[[ Provided data, beginning ]]
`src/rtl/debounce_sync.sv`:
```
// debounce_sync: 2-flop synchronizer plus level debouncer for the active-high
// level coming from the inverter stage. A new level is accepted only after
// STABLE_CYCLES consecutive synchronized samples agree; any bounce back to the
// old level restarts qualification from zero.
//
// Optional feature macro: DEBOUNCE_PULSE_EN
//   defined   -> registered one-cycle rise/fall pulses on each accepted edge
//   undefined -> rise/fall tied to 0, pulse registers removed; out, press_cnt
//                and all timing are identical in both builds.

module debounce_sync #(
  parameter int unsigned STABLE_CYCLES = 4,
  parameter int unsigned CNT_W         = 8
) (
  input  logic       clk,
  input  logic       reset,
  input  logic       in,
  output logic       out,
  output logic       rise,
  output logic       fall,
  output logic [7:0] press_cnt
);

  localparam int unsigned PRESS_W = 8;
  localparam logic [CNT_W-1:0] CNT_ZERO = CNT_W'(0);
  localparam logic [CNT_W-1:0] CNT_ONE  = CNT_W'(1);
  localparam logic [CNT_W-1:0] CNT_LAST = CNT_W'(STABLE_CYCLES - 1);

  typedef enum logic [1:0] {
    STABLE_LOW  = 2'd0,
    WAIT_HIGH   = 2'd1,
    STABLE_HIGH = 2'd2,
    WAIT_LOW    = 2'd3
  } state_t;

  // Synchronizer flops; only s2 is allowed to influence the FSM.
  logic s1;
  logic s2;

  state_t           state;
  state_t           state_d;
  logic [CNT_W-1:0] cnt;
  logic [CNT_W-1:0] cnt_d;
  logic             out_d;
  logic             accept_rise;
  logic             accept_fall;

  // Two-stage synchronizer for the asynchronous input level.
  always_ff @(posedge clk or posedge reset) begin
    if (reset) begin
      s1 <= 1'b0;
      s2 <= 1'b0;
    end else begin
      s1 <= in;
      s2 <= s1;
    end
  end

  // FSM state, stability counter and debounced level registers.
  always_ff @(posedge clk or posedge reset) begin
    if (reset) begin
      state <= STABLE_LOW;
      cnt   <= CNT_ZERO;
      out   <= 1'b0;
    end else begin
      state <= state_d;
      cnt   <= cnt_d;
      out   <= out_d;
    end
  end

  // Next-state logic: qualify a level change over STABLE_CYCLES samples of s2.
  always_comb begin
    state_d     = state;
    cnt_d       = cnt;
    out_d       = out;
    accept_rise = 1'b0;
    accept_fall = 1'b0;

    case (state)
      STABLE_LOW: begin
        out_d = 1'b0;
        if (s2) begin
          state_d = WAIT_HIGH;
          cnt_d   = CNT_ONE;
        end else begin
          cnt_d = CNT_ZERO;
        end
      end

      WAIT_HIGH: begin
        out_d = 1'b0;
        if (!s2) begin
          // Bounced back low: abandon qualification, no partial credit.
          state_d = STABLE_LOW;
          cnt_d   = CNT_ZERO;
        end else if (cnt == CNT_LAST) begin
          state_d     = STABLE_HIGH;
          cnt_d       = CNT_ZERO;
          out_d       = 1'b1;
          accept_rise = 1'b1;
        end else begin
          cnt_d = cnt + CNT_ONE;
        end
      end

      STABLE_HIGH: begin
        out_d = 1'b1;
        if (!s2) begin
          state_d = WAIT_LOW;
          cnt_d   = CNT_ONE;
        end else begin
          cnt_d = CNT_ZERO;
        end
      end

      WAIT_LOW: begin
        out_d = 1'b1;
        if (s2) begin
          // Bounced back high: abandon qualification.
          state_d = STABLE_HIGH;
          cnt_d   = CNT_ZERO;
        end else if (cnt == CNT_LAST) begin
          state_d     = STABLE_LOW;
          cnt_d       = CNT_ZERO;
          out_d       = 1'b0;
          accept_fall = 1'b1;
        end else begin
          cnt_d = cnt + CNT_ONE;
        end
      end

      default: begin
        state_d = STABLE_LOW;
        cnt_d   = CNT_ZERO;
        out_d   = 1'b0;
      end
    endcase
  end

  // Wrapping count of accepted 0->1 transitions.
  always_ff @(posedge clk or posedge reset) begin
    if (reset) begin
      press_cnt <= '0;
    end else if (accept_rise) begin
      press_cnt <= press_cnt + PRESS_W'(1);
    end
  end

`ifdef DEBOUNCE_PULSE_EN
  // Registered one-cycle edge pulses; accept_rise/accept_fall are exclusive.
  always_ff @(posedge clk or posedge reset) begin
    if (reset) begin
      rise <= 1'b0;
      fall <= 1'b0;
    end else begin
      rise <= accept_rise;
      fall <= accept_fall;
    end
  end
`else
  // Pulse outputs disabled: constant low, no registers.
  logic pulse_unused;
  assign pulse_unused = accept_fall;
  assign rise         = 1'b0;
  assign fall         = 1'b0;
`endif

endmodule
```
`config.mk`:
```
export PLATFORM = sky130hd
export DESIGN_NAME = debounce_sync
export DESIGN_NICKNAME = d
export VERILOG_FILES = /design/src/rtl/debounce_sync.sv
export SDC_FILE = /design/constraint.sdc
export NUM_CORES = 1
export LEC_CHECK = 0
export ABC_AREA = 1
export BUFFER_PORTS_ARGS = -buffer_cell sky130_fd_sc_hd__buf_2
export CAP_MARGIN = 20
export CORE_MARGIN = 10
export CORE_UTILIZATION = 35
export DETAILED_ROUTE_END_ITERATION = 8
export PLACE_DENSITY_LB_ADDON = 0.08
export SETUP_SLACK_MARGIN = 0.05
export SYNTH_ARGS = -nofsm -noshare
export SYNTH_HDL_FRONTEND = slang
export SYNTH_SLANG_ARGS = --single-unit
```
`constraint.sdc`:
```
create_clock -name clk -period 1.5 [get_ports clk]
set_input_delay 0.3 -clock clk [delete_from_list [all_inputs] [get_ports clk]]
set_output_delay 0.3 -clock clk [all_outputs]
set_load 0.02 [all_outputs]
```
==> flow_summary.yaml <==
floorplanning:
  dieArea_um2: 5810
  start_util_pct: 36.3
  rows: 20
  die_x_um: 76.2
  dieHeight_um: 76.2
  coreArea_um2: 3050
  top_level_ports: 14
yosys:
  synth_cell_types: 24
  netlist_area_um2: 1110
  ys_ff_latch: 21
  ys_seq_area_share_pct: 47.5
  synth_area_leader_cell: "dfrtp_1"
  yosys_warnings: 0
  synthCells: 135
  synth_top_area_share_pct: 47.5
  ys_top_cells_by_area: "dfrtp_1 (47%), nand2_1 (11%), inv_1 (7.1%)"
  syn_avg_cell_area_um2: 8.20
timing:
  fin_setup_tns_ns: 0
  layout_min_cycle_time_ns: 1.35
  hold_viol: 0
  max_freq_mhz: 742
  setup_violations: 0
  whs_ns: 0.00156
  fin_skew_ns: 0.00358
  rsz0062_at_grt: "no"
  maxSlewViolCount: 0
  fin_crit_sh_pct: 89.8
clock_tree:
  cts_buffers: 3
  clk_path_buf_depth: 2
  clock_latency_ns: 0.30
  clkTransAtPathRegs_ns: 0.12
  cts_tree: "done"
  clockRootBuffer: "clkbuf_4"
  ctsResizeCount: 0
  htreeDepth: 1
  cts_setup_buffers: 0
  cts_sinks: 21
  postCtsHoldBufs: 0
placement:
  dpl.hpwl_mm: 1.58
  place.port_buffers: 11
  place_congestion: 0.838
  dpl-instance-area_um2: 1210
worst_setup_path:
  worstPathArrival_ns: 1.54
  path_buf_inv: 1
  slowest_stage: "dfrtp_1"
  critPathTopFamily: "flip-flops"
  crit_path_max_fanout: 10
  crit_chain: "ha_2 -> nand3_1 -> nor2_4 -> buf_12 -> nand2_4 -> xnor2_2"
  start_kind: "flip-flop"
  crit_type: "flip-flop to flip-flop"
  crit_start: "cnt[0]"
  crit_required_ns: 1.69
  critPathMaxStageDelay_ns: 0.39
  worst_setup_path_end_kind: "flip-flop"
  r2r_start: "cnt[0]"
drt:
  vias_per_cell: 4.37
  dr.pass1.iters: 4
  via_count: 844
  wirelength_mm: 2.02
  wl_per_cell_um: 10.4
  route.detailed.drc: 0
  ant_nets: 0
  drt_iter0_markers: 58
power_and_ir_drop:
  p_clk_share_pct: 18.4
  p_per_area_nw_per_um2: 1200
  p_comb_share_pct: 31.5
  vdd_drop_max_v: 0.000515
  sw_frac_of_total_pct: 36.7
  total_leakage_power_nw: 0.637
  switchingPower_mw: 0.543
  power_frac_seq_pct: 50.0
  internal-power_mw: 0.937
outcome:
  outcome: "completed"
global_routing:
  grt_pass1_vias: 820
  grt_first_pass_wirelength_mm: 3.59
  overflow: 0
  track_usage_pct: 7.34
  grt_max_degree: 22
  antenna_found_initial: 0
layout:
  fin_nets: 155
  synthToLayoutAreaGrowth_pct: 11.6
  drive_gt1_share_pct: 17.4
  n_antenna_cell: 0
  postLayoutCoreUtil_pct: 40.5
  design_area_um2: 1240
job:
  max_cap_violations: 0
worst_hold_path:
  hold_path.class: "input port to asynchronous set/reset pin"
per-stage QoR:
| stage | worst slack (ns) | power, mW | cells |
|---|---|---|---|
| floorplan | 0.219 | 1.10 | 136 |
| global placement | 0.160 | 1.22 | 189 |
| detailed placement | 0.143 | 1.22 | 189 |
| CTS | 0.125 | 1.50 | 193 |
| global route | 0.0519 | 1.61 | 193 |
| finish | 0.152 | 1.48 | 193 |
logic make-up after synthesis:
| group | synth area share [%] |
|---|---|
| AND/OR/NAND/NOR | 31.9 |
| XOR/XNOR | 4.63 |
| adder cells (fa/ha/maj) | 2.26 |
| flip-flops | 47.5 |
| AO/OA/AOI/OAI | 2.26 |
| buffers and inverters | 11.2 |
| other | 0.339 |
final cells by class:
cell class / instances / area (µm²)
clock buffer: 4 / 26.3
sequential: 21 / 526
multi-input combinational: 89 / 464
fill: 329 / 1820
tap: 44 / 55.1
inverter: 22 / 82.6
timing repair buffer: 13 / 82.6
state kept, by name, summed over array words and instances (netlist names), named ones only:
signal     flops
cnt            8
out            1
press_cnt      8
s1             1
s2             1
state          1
[[ Provided data, end ]]
• **Problem details**
Only the lines from the one with "share [%] |" through the final line above should be repeated, each exactly as written.

• **Solution below**
| group | synth area share [%] |
|---|---|
| AND/OR/NAND/NOR | 31.9 |
| XOR/XNOR | 4.63 |
| adder cells (fa/ha/maj) | 2.26 |
| flip-flops | 47.5 |
| AO/OA/AOI/OAI | 2.26 |
| buffers and inverters | 11.2 |
| other | 0.339 |
final cells by class:
cell class / instances / area (µm²)
clock buffer: 4 / 26.3
sequential: 21 / 526
multi-input combinational: 89 / 464
fill: 329 / 1820
tap: 44 / 55.1
inverter: 22 / 82.6
timing repair buffer: 13 / 82.6
state kept, by name, summed over array words and instances (netlist names), named ones only:
signal     flops
cnt            8
out            1
press_cnt      8
s1             1
s2             1
state          1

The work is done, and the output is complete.